OTTAWA – Opposition MPs grilled former Liberal MP Frank Baylis Friday on his company’s part in a COVID-19 contract, but Baylis and his business partner insisted they have done nothing but provide nearly 8,000 medical ventilators during a pandemic.
Baylis was a one-term Liberal MP, elected in 2015, who declined to run for reelection in 2019. He was part of a consortium of companies that received a $237-million contract to provide 10,000 ventilators in the spring.
Rick Jamieson, president of FTI Professional Grade and an auto-parts manufacturer, told MPs the idea of the contract was his. He said he worried Canada would become like Italy or the United States where the machines ran in short supply and had to be rationed during the early days of the pandemic.
“I really realized this was an opportunity for me to step up and help the country. I was personally motivated to take action and help,” he said.
Jamieson said he brought on Baylis Medical as a subcontractor because the company had decades of experience building medical equipment. He said his political donations had been to Conservatives in the past and there was never any conspiracy to funnel business to Baylis. He said he wasn’t even aware Baylis was a former MP until it became a news story.
“I did not know Mr. Baylis, number one, and number two, it never dawned on me that politics would ever enter into my relationships with my subcontractors.”
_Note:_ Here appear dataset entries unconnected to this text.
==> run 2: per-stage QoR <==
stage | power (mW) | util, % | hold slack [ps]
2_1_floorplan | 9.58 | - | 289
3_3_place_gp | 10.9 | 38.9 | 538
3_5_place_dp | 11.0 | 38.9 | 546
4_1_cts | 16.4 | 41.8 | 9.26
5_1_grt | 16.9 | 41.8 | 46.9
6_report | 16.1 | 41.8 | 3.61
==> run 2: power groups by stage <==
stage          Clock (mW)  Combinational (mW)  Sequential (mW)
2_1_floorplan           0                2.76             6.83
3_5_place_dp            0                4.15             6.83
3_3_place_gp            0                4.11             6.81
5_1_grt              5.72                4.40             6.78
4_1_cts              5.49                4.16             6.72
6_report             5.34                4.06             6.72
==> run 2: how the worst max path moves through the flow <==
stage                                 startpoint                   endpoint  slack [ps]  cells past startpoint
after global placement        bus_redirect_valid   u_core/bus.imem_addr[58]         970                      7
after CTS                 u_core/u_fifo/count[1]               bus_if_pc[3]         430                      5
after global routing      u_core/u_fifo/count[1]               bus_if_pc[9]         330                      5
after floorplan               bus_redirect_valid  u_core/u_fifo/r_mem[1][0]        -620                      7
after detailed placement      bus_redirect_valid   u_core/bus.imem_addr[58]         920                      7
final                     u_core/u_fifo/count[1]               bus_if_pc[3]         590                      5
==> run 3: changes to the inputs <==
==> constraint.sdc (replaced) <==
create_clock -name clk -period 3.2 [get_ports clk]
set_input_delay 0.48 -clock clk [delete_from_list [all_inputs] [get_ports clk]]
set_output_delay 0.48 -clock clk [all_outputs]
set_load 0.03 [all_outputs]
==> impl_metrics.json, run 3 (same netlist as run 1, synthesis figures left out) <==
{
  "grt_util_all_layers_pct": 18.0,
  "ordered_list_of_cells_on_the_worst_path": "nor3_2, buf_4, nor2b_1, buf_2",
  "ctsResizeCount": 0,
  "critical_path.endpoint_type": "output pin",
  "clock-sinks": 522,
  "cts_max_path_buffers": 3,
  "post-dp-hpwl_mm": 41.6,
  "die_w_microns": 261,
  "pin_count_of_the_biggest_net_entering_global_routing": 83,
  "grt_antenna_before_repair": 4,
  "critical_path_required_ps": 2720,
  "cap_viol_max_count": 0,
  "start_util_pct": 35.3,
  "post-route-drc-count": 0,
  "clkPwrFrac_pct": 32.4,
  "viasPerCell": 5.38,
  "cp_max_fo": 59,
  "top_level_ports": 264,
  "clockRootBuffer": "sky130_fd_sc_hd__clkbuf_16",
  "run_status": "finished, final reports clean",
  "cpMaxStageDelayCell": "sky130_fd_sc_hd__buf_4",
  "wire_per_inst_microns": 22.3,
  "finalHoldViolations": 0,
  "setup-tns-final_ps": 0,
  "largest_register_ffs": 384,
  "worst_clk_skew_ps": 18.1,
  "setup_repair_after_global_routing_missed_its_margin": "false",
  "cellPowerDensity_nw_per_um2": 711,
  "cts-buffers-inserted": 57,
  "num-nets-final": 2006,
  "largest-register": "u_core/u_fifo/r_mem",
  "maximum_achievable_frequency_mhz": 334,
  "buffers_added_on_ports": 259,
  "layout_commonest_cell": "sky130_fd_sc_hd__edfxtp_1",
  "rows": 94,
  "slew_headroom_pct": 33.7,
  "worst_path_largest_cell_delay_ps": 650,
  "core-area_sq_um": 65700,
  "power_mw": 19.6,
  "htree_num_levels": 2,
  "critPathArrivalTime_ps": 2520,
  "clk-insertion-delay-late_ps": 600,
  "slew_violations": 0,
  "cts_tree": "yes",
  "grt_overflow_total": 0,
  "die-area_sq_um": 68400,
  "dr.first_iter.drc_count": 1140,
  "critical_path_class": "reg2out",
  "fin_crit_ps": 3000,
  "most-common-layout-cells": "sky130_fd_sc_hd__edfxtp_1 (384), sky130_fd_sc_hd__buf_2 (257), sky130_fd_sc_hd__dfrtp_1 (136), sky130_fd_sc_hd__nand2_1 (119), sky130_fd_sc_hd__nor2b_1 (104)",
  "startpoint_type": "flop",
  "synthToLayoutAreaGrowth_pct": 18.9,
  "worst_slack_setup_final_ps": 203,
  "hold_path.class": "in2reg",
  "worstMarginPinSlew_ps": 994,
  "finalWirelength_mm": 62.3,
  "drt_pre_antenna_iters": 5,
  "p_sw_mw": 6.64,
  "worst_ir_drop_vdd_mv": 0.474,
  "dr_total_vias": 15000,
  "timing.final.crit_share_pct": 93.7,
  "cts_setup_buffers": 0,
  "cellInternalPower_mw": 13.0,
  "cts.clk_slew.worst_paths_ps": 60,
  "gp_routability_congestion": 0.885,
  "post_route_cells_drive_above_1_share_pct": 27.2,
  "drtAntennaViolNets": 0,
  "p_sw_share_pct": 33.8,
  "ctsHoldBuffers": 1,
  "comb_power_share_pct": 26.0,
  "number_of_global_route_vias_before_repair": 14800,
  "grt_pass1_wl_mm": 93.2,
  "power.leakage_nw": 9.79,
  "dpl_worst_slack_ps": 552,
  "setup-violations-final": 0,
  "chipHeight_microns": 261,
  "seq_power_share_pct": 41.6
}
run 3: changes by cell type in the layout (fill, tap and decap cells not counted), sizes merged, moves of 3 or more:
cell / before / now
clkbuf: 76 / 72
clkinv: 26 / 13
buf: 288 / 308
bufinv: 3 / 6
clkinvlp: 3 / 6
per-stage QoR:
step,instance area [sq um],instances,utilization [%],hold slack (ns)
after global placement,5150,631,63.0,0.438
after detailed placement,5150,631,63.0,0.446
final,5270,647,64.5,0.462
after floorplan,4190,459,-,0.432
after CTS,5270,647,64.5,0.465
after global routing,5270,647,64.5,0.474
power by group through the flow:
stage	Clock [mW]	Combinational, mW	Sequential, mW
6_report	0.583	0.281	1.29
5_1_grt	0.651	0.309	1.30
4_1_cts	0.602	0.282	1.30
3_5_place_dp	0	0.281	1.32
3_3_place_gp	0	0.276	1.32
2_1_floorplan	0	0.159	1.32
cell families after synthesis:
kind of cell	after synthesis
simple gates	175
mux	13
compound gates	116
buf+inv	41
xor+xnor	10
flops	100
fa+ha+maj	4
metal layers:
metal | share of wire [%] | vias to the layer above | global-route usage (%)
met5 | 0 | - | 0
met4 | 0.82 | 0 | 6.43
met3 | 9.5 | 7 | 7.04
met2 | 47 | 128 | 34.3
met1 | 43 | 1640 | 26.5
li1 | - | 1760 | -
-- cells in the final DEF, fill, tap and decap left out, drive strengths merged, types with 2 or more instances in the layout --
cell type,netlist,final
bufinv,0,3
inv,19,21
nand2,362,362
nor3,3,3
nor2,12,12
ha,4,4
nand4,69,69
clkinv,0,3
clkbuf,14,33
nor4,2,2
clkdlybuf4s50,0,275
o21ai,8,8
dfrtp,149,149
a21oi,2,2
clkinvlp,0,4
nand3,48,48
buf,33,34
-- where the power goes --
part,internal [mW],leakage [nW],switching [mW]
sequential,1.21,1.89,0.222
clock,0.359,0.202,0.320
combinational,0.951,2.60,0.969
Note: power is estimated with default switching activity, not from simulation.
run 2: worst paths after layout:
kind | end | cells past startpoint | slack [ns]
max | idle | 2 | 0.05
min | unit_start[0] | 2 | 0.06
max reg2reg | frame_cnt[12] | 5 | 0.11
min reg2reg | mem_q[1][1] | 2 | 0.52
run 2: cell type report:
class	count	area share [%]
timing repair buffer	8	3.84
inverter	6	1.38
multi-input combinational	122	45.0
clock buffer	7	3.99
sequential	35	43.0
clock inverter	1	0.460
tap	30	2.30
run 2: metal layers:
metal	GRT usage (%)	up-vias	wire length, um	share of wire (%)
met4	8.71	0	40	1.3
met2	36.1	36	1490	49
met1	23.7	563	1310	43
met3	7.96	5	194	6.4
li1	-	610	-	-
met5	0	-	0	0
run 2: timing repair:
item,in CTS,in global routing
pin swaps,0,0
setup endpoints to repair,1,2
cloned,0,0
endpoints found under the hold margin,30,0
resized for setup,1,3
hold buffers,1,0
He said his company has delivered 7,788 ventilators to the public health agency and will finish its contract of 10,000 by the end of December.
“Our ventilator is versatile. It has features and benefits to address acute and non-acute hospital care, long-term care, and in home environments. We’re extremely proud that FTI has delivered 7,788 ventilators to the public health agency.”
The ventilators are based on the design of a U.S. company that granted a licence waiving their patent for their use during the pandemic. FTI Professional Grade is offering them at roughly $23,000 each, approximately $10,000 more expensive than they were in the U.S.
Conservative MP Pierre Paul Hus demanded to know why the government was paying more.
Neil Godara, a vice-president at Baylis Medical, said the company wanted to keep prices down, but the ventilators come with more filters and other accessories than the U.S. model. Parts for the machine were also in high demand and the entire supply chain had to be built from scratch.
“The ventilator we’re providing is more than the base ventilator because we had to accessorize and configure the ventilator for appropriate use with COVID,” he told MPs. “We had to establish a completely new manufacturing facility, dedicated specifically for ventilator production. We had to hire 250 people.”
NDP MP Charlie Angus asked Baylis if he had spoken with the ethics commissioner about the contract. He also asked Baylis, a former member of the ethics committee, if he understood why the contract needed close review.
“Do you see why these questions need to be asked, so that we can reassure the public that the contracts that are awarded are meeting all the ethical standards, so that there aren’t favours being done for people who are former public office holders?” said Angus.
I don’t think there’s anything wrong with asking questions. I do think there’s something wrong with casting aspersions
Baylis said he hadn’t spoken with the ethics commissioner, but also said he had not spoken with the prime minister or any cabinet member about the project. The ethics commissioner declined a request to investigate, because it was out of his authority.
“I understand that as a past member of Parliament that things will be politicized,” he said. I understand that, I’m not naive. I can tell the Canadian people, I can say unequivocally, I did not use any relationships to try and get any contract.”
He said he understood the politics and the optics, but had been disappointed by the tone of the debate around the contract in Parliament.
“I don’t think there’s anything wrong with asking questions. I do think there’s something wrong with casting aspersions.”
He said his company has the expertise to help with this difficult procurement and given the potential stakes he didn’t feel he could say no.
“That situation that happened in Europe, that situation that happened in the United States where people were about to die because of lack of access to medical care will not happen in Canada,” he said. “When Mr Jamieson called us up. Will you help? Will you help us? The answer then ethically was yes.”